### WHAT IS BEING ASKED
Scan the entries and tally the lines that include the string "aiming". Reply with the figure alone.

### Stored entries
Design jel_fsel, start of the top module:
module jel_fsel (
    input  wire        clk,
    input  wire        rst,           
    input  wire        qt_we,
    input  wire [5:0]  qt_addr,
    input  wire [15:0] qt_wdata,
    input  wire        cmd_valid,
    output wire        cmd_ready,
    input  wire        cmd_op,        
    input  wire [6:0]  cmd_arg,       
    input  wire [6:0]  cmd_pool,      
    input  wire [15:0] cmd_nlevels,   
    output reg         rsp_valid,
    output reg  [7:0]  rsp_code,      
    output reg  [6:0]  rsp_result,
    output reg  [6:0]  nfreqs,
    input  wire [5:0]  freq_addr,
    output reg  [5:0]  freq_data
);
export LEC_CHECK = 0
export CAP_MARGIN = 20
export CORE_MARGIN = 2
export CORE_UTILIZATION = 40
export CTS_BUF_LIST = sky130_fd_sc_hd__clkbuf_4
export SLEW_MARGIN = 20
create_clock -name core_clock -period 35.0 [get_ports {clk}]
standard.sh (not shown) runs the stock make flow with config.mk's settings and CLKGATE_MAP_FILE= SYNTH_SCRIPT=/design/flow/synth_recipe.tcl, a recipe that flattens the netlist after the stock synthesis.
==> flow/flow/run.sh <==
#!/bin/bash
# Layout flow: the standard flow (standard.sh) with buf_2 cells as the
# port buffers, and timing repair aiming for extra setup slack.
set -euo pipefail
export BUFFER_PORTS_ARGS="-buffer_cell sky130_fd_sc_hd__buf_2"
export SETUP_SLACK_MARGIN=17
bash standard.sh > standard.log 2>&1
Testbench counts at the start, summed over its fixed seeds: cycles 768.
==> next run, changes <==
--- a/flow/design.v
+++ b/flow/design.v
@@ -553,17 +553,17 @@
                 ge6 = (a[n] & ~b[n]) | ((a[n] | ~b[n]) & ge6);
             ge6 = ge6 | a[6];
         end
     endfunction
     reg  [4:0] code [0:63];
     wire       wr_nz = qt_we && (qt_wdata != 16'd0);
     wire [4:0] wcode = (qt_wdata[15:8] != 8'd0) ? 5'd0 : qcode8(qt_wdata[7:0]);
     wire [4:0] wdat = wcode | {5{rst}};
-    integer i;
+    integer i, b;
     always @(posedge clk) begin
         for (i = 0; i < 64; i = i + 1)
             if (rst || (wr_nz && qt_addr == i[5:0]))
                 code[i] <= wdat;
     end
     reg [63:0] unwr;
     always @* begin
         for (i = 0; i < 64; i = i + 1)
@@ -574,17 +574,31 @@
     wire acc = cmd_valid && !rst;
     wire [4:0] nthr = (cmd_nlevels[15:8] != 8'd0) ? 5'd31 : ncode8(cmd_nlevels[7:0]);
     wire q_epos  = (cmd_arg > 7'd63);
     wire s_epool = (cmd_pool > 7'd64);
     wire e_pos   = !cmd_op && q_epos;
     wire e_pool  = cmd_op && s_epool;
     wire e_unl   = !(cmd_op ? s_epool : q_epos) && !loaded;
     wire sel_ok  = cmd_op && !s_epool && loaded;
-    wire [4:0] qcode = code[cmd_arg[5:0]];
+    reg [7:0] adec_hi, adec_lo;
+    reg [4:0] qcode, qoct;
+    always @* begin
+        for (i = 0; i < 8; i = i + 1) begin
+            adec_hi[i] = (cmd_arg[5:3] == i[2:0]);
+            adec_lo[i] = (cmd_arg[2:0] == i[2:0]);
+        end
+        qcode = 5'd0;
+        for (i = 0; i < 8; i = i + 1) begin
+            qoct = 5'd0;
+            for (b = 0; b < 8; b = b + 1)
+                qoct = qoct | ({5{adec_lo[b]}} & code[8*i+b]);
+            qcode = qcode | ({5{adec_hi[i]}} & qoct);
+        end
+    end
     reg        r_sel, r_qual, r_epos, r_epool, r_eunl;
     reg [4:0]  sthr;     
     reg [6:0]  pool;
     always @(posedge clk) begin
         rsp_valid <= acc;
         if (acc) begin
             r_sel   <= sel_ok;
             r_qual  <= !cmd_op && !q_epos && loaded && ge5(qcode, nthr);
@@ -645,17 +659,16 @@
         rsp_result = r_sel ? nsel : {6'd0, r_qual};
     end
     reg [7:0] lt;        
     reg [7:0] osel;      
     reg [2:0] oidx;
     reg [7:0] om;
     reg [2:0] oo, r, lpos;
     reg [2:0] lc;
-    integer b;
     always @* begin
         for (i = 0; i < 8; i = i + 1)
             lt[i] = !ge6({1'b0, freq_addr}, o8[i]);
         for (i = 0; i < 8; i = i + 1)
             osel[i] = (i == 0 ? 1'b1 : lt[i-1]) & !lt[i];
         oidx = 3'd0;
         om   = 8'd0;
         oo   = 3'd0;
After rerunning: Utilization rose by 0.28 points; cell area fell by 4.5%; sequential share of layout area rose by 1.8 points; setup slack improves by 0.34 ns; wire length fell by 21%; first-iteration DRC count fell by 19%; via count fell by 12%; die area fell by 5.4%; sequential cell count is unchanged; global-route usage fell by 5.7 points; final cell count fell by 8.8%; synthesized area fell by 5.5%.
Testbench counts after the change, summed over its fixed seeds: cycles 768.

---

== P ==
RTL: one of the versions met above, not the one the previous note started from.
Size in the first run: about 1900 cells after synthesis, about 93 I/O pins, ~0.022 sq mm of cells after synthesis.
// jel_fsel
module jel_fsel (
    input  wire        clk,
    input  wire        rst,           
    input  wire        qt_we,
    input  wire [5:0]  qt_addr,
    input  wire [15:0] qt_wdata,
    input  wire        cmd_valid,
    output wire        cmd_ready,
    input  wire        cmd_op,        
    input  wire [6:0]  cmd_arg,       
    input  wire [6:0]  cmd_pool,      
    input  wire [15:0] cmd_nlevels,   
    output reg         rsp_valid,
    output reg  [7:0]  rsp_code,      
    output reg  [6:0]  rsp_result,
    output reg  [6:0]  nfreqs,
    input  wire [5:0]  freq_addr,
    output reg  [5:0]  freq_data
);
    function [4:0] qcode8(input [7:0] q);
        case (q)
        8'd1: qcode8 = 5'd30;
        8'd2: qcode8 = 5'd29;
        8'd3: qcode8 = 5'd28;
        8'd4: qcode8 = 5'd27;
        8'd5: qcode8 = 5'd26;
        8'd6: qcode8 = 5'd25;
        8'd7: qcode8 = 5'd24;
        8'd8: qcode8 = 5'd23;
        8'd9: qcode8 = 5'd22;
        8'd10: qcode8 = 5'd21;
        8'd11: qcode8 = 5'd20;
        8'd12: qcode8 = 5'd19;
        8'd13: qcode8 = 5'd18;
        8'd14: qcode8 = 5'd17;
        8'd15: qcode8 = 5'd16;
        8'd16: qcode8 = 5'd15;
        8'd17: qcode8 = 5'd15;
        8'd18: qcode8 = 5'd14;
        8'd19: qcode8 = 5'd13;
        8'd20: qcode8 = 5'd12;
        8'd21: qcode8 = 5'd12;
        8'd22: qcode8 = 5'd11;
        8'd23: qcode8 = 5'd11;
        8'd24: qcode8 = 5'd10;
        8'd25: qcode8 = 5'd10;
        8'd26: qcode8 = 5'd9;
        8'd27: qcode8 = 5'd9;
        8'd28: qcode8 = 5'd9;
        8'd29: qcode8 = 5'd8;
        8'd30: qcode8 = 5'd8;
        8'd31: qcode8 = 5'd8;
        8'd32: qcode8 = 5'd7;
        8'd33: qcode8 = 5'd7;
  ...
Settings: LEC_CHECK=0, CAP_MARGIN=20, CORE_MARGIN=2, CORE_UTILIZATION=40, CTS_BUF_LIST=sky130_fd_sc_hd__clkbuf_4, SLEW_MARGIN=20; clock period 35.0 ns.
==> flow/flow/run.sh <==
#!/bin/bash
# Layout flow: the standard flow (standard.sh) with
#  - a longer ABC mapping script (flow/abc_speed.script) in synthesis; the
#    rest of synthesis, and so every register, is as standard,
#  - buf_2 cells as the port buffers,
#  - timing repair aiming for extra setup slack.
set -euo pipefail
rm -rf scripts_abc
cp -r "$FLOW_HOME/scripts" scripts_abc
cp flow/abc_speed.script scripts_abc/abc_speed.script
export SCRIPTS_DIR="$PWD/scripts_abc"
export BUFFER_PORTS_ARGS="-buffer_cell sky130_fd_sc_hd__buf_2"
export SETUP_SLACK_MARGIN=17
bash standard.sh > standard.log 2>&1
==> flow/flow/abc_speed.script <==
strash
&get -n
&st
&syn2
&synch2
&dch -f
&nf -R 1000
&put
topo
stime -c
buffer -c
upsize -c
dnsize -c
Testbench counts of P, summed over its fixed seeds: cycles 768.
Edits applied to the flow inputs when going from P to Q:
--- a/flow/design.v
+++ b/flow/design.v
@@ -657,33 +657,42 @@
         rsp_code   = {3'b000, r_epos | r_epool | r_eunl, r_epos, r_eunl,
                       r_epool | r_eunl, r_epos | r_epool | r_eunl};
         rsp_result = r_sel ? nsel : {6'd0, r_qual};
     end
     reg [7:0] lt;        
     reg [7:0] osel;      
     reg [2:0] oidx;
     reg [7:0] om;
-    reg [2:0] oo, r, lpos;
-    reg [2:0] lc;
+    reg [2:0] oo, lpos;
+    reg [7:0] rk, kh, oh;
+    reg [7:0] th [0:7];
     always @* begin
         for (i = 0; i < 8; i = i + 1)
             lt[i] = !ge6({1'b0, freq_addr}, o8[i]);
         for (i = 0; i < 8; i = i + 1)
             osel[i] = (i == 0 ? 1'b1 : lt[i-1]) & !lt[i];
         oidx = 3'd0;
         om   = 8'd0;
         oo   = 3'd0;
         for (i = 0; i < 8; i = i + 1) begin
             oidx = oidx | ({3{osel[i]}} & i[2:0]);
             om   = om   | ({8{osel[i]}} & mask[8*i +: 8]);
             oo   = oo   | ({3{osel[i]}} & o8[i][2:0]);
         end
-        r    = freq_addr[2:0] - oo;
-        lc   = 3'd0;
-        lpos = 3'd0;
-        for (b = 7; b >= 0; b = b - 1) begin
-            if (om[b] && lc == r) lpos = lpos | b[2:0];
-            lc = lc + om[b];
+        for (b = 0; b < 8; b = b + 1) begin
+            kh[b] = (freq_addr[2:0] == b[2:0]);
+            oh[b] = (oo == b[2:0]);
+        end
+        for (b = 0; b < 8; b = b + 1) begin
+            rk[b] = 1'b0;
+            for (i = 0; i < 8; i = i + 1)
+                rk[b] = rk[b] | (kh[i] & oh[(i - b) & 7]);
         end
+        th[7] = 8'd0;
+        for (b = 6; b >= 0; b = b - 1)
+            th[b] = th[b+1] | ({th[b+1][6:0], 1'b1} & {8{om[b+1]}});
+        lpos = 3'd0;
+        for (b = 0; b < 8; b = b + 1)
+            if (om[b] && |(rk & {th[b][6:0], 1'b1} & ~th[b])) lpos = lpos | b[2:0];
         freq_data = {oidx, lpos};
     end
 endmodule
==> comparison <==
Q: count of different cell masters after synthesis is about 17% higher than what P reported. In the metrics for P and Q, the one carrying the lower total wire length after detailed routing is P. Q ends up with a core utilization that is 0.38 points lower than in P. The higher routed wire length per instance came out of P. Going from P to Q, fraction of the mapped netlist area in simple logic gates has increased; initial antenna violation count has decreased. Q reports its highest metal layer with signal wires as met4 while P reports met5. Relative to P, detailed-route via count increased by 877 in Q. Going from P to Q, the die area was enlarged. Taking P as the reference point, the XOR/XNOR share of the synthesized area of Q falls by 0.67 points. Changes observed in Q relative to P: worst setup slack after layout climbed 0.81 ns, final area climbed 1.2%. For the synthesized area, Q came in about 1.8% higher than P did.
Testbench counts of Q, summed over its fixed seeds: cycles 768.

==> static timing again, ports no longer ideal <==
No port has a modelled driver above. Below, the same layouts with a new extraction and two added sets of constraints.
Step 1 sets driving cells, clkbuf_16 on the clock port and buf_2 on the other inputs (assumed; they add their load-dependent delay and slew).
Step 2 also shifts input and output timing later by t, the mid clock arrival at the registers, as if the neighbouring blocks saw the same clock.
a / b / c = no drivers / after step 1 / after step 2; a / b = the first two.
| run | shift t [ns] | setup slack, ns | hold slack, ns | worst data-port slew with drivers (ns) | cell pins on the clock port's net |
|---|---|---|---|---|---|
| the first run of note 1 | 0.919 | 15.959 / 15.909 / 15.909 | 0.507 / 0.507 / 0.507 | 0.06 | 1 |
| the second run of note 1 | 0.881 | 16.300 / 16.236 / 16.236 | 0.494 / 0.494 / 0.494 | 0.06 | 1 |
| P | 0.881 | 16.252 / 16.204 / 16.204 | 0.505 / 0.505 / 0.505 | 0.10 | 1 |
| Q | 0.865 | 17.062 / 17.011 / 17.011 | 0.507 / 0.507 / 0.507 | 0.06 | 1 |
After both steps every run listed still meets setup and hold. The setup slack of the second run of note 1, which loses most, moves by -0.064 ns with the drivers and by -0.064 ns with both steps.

### TASK RESULT
2